---------- Task data

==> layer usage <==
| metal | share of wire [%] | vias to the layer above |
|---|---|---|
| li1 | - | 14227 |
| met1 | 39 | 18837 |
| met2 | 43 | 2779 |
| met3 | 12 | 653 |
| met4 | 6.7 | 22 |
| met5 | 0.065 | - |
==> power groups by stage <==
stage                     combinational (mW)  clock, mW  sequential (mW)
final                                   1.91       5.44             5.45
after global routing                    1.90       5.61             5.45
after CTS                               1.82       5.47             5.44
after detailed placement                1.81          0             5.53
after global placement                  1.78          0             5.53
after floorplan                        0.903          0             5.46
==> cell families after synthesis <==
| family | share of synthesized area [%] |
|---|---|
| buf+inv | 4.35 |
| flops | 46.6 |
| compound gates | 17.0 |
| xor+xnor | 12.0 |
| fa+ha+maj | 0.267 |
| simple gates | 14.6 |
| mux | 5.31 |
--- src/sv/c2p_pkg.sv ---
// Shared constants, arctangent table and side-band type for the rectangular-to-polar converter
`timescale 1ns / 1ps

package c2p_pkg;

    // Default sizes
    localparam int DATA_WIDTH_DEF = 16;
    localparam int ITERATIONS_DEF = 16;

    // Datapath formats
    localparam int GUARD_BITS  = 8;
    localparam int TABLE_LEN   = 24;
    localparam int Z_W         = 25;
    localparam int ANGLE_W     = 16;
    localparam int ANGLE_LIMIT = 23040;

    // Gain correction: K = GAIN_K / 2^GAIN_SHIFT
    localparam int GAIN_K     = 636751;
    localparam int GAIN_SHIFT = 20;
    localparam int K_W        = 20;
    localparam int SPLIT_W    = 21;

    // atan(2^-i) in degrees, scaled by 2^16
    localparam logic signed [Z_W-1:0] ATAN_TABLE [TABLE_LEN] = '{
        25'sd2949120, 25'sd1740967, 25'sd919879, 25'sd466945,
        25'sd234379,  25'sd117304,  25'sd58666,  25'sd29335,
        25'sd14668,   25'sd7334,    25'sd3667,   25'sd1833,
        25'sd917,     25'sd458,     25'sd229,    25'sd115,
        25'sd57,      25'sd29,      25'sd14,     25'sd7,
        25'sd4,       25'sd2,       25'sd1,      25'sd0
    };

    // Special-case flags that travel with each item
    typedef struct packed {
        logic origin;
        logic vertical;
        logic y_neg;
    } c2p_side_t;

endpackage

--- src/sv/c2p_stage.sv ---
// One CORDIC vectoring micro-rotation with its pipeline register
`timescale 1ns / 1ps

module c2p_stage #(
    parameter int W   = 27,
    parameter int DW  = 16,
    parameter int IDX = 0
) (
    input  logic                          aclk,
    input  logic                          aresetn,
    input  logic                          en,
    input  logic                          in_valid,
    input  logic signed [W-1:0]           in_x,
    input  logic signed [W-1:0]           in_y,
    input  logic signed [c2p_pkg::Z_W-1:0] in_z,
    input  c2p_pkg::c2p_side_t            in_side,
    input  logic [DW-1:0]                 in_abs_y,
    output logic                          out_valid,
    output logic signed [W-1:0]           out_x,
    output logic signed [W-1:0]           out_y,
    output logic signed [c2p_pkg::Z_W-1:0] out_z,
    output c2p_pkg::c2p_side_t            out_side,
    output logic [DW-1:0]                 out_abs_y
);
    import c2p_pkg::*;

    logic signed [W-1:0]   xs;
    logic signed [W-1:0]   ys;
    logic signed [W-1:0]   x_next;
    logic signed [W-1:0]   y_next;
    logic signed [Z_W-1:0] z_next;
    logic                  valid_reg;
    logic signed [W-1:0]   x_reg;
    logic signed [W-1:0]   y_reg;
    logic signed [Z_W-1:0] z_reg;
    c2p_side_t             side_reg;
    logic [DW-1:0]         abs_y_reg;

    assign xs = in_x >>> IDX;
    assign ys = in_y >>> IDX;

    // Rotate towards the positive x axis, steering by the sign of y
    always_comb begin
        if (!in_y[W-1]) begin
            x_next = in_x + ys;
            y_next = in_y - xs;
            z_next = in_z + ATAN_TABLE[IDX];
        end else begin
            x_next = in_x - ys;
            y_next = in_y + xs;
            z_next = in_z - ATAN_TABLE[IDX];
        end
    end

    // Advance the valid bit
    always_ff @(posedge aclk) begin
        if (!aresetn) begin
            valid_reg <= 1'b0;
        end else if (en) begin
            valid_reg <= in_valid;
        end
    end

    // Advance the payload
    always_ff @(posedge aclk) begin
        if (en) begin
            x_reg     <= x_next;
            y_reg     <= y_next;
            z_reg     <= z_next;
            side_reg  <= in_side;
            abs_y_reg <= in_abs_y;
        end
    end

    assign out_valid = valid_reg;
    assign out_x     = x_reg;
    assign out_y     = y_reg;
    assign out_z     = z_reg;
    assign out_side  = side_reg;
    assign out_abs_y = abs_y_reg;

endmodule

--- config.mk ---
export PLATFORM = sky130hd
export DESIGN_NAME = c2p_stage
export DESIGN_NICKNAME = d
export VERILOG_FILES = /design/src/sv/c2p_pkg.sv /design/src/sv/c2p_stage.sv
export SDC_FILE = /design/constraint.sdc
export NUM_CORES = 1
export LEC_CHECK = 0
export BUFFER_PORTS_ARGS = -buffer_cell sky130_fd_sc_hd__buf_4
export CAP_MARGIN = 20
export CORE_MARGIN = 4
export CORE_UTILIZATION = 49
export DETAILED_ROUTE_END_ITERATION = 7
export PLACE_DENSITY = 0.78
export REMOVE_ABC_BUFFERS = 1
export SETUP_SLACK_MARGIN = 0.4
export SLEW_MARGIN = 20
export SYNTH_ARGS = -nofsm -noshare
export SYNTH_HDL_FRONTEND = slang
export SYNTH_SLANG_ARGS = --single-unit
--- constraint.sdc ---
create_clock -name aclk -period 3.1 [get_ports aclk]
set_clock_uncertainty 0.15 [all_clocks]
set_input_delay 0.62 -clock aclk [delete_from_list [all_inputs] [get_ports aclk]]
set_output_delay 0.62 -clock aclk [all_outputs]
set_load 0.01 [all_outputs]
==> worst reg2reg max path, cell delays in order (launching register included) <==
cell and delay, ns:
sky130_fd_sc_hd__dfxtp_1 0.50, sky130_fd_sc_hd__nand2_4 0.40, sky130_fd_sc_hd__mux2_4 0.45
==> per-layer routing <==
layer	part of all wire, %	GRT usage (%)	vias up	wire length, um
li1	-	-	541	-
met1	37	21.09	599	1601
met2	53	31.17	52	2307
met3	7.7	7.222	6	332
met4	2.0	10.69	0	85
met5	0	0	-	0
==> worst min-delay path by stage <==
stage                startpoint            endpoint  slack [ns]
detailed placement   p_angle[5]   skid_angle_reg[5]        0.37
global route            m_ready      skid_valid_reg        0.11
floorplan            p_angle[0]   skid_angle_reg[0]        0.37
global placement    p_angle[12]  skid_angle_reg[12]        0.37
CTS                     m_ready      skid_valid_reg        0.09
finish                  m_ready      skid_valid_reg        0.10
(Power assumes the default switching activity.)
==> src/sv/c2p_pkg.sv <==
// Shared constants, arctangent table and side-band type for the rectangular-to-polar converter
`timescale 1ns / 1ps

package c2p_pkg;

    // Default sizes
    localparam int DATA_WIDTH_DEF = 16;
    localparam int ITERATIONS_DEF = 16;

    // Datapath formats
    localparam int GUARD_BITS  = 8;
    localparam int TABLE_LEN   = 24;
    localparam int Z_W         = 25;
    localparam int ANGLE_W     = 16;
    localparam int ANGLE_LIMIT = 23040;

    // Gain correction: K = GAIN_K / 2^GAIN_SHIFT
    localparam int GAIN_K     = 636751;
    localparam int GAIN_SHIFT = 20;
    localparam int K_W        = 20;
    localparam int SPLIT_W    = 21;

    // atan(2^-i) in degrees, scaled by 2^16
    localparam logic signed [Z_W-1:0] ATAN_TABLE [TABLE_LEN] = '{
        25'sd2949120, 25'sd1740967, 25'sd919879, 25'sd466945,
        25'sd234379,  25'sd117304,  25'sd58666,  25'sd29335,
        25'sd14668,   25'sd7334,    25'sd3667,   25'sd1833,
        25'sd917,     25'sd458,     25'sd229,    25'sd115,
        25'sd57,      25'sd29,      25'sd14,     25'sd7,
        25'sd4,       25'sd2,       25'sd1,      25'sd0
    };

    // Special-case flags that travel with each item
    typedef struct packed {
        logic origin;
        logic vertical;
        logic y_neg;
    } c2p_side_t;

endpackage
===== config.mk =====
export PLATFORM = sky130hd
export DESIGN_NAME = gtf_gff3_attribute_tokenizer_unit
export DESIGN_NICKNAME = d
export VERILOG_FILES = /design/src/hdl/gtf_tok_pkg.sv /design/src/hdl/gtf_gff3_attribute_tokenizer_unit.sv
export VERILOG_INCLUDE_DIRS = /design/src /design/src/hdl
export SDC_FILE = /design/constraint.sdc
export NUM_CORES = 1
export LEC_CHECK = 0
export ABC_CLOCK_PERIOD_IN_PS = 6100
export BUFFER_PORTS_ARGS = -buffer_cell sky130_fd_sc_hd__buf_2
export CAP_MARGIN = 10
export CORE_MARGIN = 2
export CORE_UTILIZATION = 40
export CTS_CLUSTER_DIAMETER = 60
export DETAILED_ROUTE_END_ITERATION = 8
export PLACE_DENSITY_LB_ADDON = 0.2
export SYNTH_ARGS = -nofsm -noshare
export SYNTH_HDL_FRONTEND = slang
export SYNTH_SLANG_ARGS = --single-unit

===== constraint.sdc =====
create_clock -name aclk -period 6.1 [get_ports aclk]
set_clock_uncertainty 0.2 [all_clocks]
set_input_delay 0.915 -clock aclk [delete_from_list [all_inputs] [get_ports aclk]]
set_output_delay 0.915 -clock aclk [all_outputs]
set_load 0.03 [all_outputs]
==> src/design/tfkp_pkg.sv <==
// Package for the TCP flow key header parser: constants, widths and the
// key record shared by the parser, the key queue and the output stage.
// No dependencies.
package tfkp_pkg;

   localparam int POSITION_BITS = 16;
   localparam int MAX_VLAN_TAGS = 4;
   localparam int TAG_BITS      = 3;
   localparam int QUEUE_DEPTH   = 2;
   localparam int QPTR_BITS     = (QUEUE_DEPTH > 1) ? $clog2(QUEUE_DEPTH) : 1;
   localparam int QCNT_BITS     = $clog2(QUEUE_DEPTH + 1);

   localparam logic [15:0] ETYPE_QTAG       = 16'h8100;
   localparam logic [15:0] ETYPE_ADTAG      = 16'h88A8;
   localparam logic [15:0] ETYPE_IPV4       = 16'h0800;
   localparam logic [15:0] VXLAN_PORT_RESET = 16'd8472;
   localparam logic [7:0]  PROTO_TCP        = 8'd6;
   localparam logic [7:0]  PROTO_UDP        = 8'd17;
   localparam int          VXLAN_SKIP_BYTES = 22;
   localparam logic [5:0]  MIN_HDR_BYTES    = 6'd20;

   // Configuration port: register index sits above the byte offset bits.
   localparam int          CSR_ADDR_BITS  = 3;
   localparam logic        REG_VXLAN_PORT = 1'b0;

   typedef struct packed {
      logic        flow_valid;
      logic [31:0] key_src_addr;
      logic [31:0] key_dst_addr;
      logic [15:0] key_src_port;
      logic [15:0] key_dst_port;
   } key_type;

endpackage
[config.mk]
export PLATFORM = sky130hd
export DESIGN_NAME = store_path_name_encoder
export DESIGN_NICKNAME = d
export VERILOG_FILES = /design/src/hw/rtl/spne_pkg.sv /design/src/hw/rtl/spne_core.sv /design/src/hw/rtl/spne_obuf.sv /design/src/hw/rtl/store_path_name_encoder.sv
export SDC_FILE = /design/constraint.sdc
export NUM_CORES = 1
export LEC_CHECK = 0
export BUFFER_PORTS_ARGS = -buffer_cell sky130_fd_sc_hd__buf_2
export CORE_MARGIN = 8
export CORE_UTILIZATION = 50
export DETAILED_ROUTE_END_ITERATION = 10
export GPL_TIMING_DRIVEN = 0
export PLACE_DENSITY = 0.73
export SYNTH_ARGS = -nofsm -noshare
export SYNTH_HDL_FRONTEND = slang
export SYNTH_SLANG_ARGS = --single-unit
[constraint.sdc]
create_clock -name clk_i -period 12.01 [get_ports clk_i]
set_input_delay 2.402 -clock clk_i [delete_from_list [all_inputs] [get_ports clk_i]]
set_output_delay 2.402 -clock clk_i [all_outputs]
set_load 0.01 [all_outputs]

--------------------
---------- Task data

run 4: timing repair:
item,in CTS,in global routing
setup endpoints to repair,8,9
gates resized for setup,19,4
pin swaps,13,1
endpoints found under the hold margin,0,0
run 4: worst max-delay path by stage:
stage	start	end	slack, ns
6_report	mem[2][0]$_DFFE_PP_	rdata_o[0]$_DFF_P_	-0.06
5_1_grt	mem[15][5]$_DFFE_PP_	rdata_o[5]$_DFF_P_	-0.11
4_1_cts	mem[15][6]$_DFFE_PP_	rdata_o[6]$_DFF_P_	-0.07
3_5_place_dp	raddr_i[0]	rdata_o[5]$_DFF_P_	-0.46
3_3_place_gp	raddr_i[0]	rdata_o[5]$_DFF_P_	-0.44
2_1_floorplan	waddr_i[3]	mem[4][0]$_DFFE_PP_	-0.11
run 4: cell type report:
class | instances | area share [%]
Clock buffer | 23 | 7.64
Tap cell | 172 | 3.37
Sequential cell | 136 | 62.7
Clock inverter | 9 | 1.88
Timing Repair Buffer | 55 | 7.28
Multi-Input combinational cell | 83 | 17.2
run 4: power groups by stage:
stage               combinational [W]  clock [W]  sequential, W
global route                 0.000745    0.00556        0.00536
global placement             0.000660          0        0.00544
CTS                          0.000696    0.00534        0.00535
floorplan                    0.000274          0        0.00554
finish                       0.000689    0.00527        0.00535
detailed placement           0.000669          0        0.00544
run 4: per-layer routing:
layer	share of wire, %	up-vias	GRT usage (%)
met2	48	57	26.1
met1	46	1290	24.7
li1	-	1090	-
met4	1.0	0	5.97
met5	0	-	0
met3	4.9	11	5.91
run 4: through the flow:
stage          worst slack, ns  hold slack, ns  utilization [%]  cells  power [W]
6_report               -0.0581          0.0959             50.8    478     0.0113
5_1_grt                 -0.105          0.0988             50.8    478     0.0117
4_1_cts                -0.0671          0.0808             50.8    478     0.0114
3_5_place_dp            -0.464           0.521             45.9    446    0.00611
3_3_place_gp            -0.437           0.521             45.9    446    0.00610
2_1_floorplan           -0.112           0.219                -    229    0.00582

--------------------
---------- Task data

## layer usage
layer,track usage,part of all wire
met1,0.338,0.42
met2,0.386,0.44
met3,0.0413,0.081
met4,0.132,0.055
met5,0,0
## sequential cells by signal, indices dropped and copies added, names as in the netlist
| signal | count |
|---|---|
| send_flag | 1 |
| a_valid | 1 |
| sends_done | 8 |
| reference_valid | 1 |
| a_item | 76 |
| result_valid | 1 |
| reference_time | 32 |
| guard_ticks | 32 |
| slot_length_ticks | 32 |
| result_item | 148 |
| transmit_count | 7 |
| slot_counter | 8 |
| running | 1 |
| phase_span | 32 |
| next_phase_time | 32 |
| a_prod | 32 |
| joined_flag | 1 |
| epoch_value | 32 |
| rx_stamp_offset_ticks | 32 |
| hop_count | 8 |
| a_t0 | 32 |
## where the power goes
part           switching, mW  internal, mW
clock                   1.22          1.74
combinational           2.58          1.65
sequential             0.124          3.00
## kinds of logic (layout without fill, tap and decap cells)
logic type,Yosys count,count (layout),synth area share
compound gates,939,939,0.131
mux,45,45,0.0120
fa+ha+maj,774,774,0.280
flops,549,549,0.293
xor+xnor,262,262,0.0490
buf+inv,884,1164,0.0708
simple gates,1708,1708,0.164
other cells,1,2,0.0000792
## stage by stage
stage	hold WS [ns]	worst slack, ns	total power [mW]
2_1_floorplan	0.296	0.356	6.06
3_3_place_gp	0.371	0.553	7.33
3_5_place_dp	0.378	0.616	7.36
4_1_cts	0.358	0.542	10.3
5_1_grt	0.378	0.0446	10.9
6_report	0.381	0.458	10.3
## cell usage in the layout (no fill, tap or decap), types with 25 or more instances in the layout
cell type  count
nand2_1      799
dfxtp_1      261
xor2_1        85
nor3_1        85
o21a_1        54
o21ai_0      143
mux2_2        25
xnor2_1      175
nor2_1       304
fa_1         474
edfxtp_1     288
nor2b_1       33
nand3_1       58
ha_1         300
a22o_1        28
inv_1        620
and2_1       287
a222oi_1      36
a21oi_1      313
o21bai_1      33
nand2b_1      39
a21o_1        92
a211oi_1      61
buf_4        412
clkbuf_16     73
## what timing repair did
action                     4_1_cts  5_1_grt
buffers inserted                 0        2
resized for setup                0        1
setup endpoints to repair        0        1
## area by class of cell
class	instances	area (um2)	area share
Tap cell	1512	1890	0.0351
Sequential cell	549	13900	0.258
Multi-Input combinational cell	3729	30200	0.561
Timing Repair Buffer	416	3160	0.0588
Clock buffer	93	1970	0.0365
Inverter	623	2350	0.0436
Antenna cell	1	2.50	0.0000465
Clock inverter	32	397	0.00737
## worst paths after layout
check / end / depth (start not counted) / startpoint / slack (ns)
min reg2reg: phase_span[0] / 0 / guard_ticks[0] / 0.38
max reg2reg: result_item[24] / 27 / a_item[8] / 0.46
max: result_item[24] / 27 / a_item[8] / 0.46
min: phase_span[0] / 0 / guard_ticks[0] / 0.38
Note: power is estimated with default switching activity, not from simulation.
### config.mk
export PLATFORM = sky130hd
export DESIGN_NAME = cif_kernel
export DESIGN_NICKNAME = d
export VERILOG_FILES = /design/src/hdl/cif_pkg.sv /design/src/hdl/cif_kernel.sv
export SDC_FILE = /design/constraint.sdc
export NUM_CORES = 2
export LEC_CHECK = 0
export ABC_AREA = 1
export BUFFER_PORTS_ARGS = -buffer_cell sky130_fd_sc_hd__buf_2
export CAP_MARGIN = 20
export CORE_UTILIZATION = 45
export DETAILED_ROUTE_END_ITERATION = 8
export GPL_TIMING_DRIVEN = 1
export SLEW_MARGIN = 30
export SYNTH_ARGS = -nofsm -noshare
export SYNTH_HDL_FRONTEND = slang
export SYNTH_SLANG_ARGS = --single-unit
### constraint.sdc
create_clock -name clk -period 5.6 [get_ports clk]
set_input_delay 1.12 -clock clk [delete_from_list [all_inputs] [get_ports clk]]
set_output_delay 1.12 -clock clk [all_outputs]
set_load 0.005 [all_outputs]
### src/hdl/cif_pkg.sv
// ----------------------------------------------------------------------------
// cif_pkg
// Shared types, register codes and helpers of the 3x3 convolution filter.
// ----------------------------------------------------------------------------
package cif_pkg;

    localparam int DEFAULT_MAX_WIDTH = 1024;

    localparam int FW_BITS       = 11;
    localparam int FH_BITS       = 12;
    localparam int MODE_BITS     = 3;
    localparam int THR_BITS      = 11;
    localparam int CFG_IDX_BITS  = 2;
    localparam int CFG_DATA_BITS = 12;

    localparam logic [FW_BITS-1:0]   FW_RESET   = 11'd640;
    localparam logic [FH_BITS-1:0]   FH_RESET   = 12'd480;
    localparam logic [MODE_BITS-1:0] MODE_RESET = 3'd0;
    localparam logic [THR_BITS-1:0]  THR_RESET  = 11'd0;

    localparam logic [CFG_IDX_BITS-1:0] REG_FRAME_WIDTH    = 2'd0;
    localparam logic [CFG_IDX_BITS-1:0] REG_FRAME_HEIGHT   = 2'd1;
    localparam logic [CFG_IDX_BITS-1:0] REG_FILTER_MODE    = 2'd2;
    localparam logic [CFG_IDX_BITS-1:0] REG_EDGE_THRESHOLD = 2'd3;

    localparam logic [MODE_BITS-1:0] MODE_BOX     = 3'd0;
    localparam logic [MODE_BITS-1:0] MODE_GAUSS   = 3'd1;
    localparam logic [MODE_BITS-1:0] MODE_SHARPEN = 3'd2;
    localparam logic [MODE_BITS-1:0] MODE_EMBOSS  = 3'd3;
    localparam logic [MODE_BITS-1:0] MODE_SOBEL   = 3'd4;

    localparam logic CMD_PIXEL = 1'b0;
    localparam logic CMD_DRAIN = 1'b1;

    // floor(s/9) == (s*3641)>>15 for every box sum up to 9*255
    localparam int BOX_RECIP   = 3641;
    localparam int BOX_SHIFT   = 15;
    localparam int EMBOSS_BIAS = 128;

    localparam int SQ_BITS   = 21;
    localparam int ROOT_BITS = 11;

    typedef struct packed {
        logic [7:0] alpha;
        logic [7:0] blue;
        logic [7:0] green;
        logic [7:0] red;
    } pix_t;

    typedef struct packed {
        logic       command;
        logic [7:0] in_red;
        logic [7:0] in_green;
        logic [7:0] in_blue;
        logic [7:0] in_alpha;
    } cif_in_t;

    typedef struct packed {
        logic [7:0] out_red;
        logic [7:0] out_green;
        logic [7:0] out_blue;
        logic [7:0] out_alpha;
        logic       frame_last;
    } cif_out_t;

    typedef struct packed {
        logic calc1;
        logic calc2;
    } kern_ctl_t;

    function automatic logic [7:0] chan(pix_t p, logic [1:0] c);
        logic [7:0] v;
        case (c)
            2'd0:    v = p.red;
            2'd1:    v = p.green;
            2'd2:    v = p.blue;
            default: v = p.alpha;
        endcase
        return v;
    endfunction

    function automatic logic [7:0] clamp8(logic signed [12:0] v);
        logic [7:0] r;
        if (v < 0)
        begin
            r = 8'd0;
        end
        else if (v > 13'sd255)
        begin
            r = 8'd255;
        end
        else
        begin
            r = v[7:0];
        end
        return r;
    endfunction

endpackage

--------------------

The problem
If a line in the records contains the string "layout", copy it out.

Answer for the task
## kinds of logic (layout without fill, tap and decap cells)
logic type,Yosys count,count (layout),synth area share
## cell usage in the layout (no fill, tap or decap), types with 25 or more instances in the layout
## worst paths after layout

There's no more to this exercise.